Context: an optimization exercise on an open-source flow, tuned for small area. The choices shown serve that exercise and are no tape-out recipe.
RTL that was checked went through simulation tests only; none was proved equivalent to the original.
Function not checked in run 3: the RTL went through the layout flow alone.
In every run shown here, the design's own scripts or RTL, not TritonCTS, make the clock network.
The flow treats the clock pin as an ideal source. Dropping or thinning the clock tree relies on that and would not hold on a real chip.
Power figures rest on the tool's default switching activity, not on a simulated workload.

==> flow/design.v (outline; a module is shown in full before it is edited, if it fits) <==
// module clk_slow: 44 lines
// module distortion: 839 lines
// module trem: 391 lines
// module pedal: 43 lines
module pedal (
    input  logic        clk,
    input  logic        rst,
    input  logic [31:0] x,
    input  logic [1:0]  en,
    input  logic [3:0]  dist_options,
    input  logic [3:0]  trem_options,
    output logic [31:0] y
);
  // ...
==> flow/flow/run.sh <==
#!/bin/bash
# The standard layout with these changes, none to the synthesis:
#  - the port buffers are the smallest buffer cell (buf_1);
#  - between synthesis and floorplan, flow/fixinv2.py picks the polarity of
#    each full adder so that the netlist needs the fewest inverters, and sets
#    each logic cell to the smallest drive of its kind (placement-time repair
#    sizes up what needs it); the logic function and registers are unchanged;
#  - the clock tree is built by flow/mycts.tcl (run as the CTS step's PRE hook):
#    the clock port drives four clkbuf_16, each at the centre of a cluster of
#    flip-flops, so every flip-flop is one buffer from the port.
# Each tool's output goes to a log here.
set -euo pipefail
HERE=$(pwd)
ARGS=("BUFFER_PORTS_ARGS=-buffer_cell sky130_fd_sc_hd__buf_1"
      "PRE_CTS_TCL=$HERE/flow/mycts.tcl")
R=orfs/results/sky130hd/pedal/base
bash standard.sh "${ARGS[@]}" synth > synth.log 2>&1
cp $R/1_2_yosys.v 1_2_yosys.synth.v
python3 flow/fixinv2.py 1_2_yosys.synth.v $R/1_2_yosys.v --downsize > fixinv.log 2>&1
rm -f $R/1_synth.odb
bash standard.sh "${ARGS[@]}" finish > standard.log 2>&1
==> flow/flow/fixinv2.py <==
#!/usr/bin/env python3
"""Chooses the polarity of every full adder in a gate-level netlist written by
yosys (write_verilog -noattr) so that the fewest inverters are needed.

A full adder with all three inputs inverted gives both outputs inverted, so
each adder may work on the true or the inverted signals. The netlist's
inverters are first folded into polarity marks on the pins they feed; then a
local search picks each adder's polarity; then one inverter is added for each
signal that some pin needs inverted. The logic function is unchanged. Signals
that touch a port or an assign are left as they are.

usage: fixinv2.py IN.v OUT.v"""
import re, sys, random

INV = {"sky130_fd_sc_hd__inv_1", "sky130_fd_sc_hd__inv_2", "sky130_fd_sc_hd__inv_4",
       "sky130_fd_sc_hd__inv_6", "sky130_fd_sc_hd__inv_8",
       "sky130_fd_sc_hd__clkinv_1", "sky130_fd_sc_hd__clkinv_2", "sky130_fd_sc_hd__clkinv_4"}
FA = {"sky130_fd_sc_hd__fa_1", "sky130_fd_sc_hd__fa_2", "sky130_fd_sc_hd__fa_4"}
OUTPINS = {"X", "Y", "Q", "Q_N", "SUM", "COUT"}

text = open(sys.argv[1]).read()
m = re.search(r'^module\s+(\S+)\s*\((.*?)\);', text, re.S | re.M)
head_end = m.end()
endm = text.rindex("endmodule")
body = text[head_end:endm]
inst_re = re.compile(r'^\s*(sky130_fd_sc_hd__\w+)\s+(\S+)\s*\((.*?)\);\s*$', re.S | re.M)
insts = []
for mm in inst_re.finditer(body):
    conns = {}
    for p, n in re.findall(r'\.(\w+)\(([^()]*)\)', mm.group(3)):
        conns[p] = n.strip()
    insts.append({"type": mm.group(1), "name": mm.group(2), "conns": conns})
decl = inst_re.sub("", body)
ports = set()
for kind in ("input", "output", "inout"):
    for mm in re.finditer(r'^\s*%s\s+(?:\[[^\]]*\]\s*)?(.*?);' % kind, decl, re.M):
        for n in mm.group(1).split(","):
            ports.add(n.strip())
assign_nets = set()
for l, r in re.findall(r'^\s*assign\s+(.*?)\s*=\s*(.*?);', decl, re.M):
    for tok in re.findall(r'(\\\S+|[A-Za-z_][\w$.]*)', l + " " + r):
        assign_nets.add(tok)
def base(n):
    return re.sub(r'\s*\[\d+\]$', '', n).strip()
def protected(n):
    return base(n) in ports or base(n) in assign_nets or base(n + " ") in assign_nets or "'" in n

drv = {}
for i in insts:
    for p, n in i["conns"].items():
        if p in OUTPINS:
            drv[n] = (i, p)
def is_inv(i):
    return i["type"] in INV

# fold inverter chains: net -> (root net, parity)
memo = {}
def root(n):
    if n in memo:
        return memo[n]
    d = drv.get(n)
    if d and is_inv(d[0]) and not protected(n):
        r, par = root(d[0]["conns"]["A"])
        memo[n] = (r, par ^ 1)
    else:
        memo[n] = (n, 0)
    return memo[n]

# every signal: consumers (inst, pin, parity needed relative to root)
cons = {}
for i in insts:
    if is_inv(i) and not protected(i["conns"]["Y"]):
        continue
    for p, n in i["conns"].items():
        if p in OUTPINS:
            continue
        r, par = root(n)
        cons.setdefault(r, []).append((i, p, par))
# frozen signals: any protected net in the fold (root protected, or inverter chain via protected)
frozen = set()
for n, (r, par) in list(memo.items()):
    if protected(n) or protected(r):
        frozen.add(r)
for r in cons:
    if protected(r):
        frozen.add(r)

fas = [i for i in insts if i["type"] in FA]
for idx, f in enumerate(fas):
    f["id"] = idx
fixed_fa = set()
for f in fas:
    for p, n in f["conns"].items():
        r = root(n)[0] if p not in OUTPINS else n
        if r in frozen:
            fixed_fa.add(f["id"])
# the signals each adder touches
sig_of = {f["id"]: set() for f in fas}
for r, lst in cons.items():
    for (i, p, par) in lst:
        if i["type"] in FA:
            sig_of[i["id"]].add(r)
src_fa = {}
for f in fas:
    for p in ("SUM", "COUT"):
        src_fa[f["conns"][p]] = f["id"]
        sig_of[f["id"]].add(f["conns"][p])

x = [0] * len(fas)
def cost(r):
    if r in frozen:
        return 0
    sp = x[src_fa[r]] if r in src_fa else 0
    for (i, p, par) in cons.get(r, []):
        need = par ^ (x[i["id"]] if i["type"] in FA else 0)
        if need != sp:
            return 1
    return 0
def total():
    return sum(cost(r) for r in set(cons) | set(src_fa))
best_x, best = list(x), total()
random.seed(1)
for restart in range(30):
    if restart:
        x = [random.randint(0, 1) if j not in fixed_fa else 0 for j in range(len(fas))]
    improved = True
    while improved:
        improved = False
        for j in range(len(fas)):
            if j in fixed_fa:
                continue
            sigs = sig_of[j]
            before = sum(cost(r) for r in sigs)
            x[j] ^= 1
            after = sum(cost(r) for r in sigs)
            if after < before:
                improved = True
            else:
                x[j] ^= 1
    t = total()
    if t < best:
        best, best_x = t, list(x)
x = best_x
init_x = [0] * len(fas)

# rebuild: one inverter per signal that some pin needs inverted
newcnt = [0]
wires = []
out_insts = []
inv_of = {}
def inverted(r, sp):
    # net carrying ~(polarity sp of r)
    key = r
    if key not in inv_of:
        newcnt[0] += 1
        y = "_pol_n%d_" % newcnt[0]
        wires.append(y)
        out_insts.append({"type": "sky130_fd_sc_hd__inv_1", "name": "_pol_i%d_" % newcnt[0],
                          "conns": {"A": r, "Y": y}})
        inv_of[key] = y
    return inv_of[key]
nflip = 0
for i in insts:
    if is_inv(i) and not protected(i["conns"]["Y"]):
        r, par = root(i["conns"]["Y"])
        if r in frozen:
            out_insts.append(i)
        continue
    c = dict(i["conns"])
    if i["type"] in FA and x[i["id"]]:
        nflip += 1
    for p, n in i["conns"].items():
        if p in OUTPINS:
            continue
        r, par = root(n)
        if r in frozen:
            continue
        sp = x[src_fa[r]] if r in src_fa else 0
        need = par ^ (x[i["id"]] if i["type"] in FA else 0)
        c[p] = r if need == sp else inverted(r, sp)
    i2 = dict(i); i2["conns"] = c
    out_insts.append(i2)
# optional: every logic cell to the smallest cell of its family (same pins);
# placement-time repair sizes up what timing, slew or load needs
ndown = 0
if "--downsize" in sys.argv:
    LIB = "/OpenROAD-flow-scripts/flow/platforms/sky130hd/lib/sky130_fd_sc_hd__tt_025C_1v80.lib"
    import os
    if "FLOW_HOME" in os.environ:
        LIB = os.path.join(os.environ["FLOW_HOME"], "platforms/sky130hd/lib/sky130_fd_sc_hd__tt_025C_1v80.lib")
    area = {}
    cur = None
    for line in open(LIB):
        mm = re.match(r'\s*cell\s*\(\s*"?(\w+)"?\s*\)', line)
        if mm:
            cur = mm.group(1)
        mm = re.match(r'\s*area\s*:\s*([\d.]+)', line)
        if mm and cur:
            area[cur] = float(mm.group(1)); cur = None
    fam = {}
    for c in area:
        mm = re.match(r'(sky130_fd_sc_hd__[a-z0-9]+?)_(\d+)$', c)
        if mm and "lpflow" not in c and "probe" not in c:
            fam.setdefault(mm.group(1), []).append((area[c], c))
    for i in out_insts:
        mm = re.match(r'(sky130_fd_sc_hd__[a-z0-9]+?)_(\d+)$', i["type"])
        if not mm or "buf" in i["type"] or i["type"].startswith("sky130_fd_sc_hd__df") \
                or "clk" in i["type"] or "dly" in i["type"]:
            continue
        best = min(fam[mm.group(1)])[1]
        if best != i["type"]:
            i["type"] = best
            ndown += 1
print("fixinv2: %d cells downsized" % ndown)
out = [text[:head_end], decl.rstrip("\n") + "\n"]
for w in wires:
    out.append("  wire %s;\n" % w)
fmt = lambda n: n + " " if n.startswith("\\") else n
for i in out_insts:
    out.append("  %s %s (\n%s\n  );\n" % (i["type"], i["name"],
               ",\n".join("    .%s(%s)" % (p, fmt(n)) for p, n in i["conns"].items())))
out.append(text[endm:])
open(sys.argv[2], "w").write("".join(out))
old = sum(1 for i in insts if is_inv(i))
new = sum(1 for i in out_insts if is_inv(i))
print("fixinv2: inverters %d -> %d, adders flipped %d of %d" % (old, new, nflip, len(fas)))
==> flow/flow/mycts.tcl <==
# PRE_CTS hook: a clock tree built by hand. The clock port drives NBUF
# clock buffers (clkbuf_16), each placed at the centre of a cluster of flip-flops (k-means
# on their places) and driving that cluster's clock pins; all flip-flops are
# one buffer from the port. TritonCTS is then skipped.
set nbuf 4
if { [info exists ::env(MYCTS_NBUF)] } { set nbuf $::env(MYCTS_NBUF) }
set block [ord::get_db_block]
set clknet [$block findNet clk]
set sinks {}
set xs {}
set ys {}
foreach it [$clknet getITerms] {
  set inst [$it getInst]
  set bb [$inst getBBox]
  lappend sinks $it
  lappend xs [expr {([$bb xMin] + [$bb xMax]) / 2.0}]
  lappend ys [expr {([$bb yMin] + [$bb yMax]) / 2.0}]
}
set n [llength $sinks]
puts "mycts: $n clock sinks, $nbuf buffers"
# k-means, seeded by sorting on x then y
set order [lsort -indices -real $xs]
set cx {}
set cy {}
for {set k 0} {$k < $nbuf} {incr k} {
  set i [lindex $order [expr {int(($k + 0.5) * $n / $nbuf)}]]
  lappend cx [lindex $xs $i]
  lappend cy [lindex $ys $i]
}
set assign [lrepeat $n 0]
for {set iter 0} {$iter < 50} {incr iter} {
  for {set i 0} {$i < $n} {incr i} {
    set best 0
    set bd 1e30
    for {set k 0} {$k < $nbuf} {incr k} {
      set d [expr {abs([lindex $xs $i] - [lindex $cx $k]) + abs([lindex $ys $i] - [lindex $cy $k])}]
      if {$d < $bd} { set bd $d; set best $k }
    }
    lset assign $i $best
  }
  for {set k 0} {$k < $nbuf} {incr k} {
    set sx 0.0; set sy 0.0; set c 0
    for {set i 0} {$i < $n} {incr i} {
      if {[lindex $assign $i] == $k} { set sx [expr {$sx + [lindex $xs $i]}]; set sy [expr {$sy + [lindex $ys $i]}]; incr c }
    }
    if {$c > 0} { lset cx $k [expr {$sx / $c}]; lset cy $k [expr {$sy / $c}] }
  }
}
set cell sky130_fd_sc_hd__clkbuf_16
if { [info exists ::env(MYCTS_CELL)] } { set cell $::env(MYCTS_CELL) }
set master [[ord::get_db] findMaster $cell]
for {set k 0} {$k < $nbuf} {incr k} {
  set inst [odb::dbInst_create $block $master "clkbuf_m$k"]
  $inst setLocation [expr {int([lindex $cx $k])}] [expr {int([lindex $cy $k])}]
  $inst setPlacementStatus PLACED
  set net [odb::dbNet_create $block "clknet_m$k"]
  $net setSigType CLOCK
  [$inst findITerm A] connect $clknet
  [$inst findITerm X] connect $net
  set c 0
  for {set i 0} {$i < $n} {incr i} {
    if {[lindex $assign $i] == $k} {
      set it [lindex $sinks $i]
      $it disconnect
      $it connect $net
      incr c
    }
  }
  puts "mycts: clkbuf_m$k drives $c sinks"
}
$clknet setSigType CLOCK
set_propagated_clock [all_clocks]
rename clock_tree_synthesis orig_clock_tree_synthesis
proc clock_tree_synthesis { args } {
  puts "mycts: clock tree built by hand, TritonCTS skipped"
}
==> flow/standard.sh <==
#!/bin/bash
# synth_recipe.tcl (not shown) runs the flow's synth.tcl, then flattens the netlist and writes it again
# the make line also repeats each setting of config.mk as NAME=value (left out here)
make -C /OpenROAD-flow-scripts/flow DESIGN_CONFIG=/design/flow/config.mk WORK_HOME=/design/flow/orfs CLKGATE_MAP_FILE= SYNTH_SCRIPT=/design/flow/synth_recipe.tcl "${@:-finish}"
==> flow/config.mk <==
export PLATFORM = sky130hd
export DESIGN_NAME = pedal
export DESIGN_NICKNAME = pedal
export VERILOG_FILES = /design/flow/design.v
export SDC_FILE = /design/flow/constraint.sdc
export NUM_CORES = 4
export LEC_CHECK = 0
export ABC_AREA = 1
export CAP_MARGIN = 0
export CORE_MARGIN = 2
export CORE_UTILIZATION = 60
export CTS_BUF_LIST = sky130_fd_sc_hd__clkbuf_8
export CTS_CLUSTER_SIZE = 30
export SLEW_MARGIN = 0
==> flow/constraint.sdc <==
create_clock -name core_clock -period 10.0 [get_ports {clk}]
set_input_delay 2.0000 -clock core_clock [delete_from_list [all_inputs] [get_ports {clk}]]
set_output_delay 2.0000 -clock core_clock [all_outputs]
set_load 0.01 [all_outputs]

## ASSIGNED TASK
Return nothing but the lines from the top of the records above through the line that has "Function not checked". Keep each one exact.

## ANSWER BOX
Context: an optimization exercise on an open-source flow, tuned for small area. The choices shown serve that exercise and are no tape-out recipe.
RTL that was checked went through simulation tests only; none was proved equivalent to the original.
Function not checked in run 3: the RTL went through the layout flow alone.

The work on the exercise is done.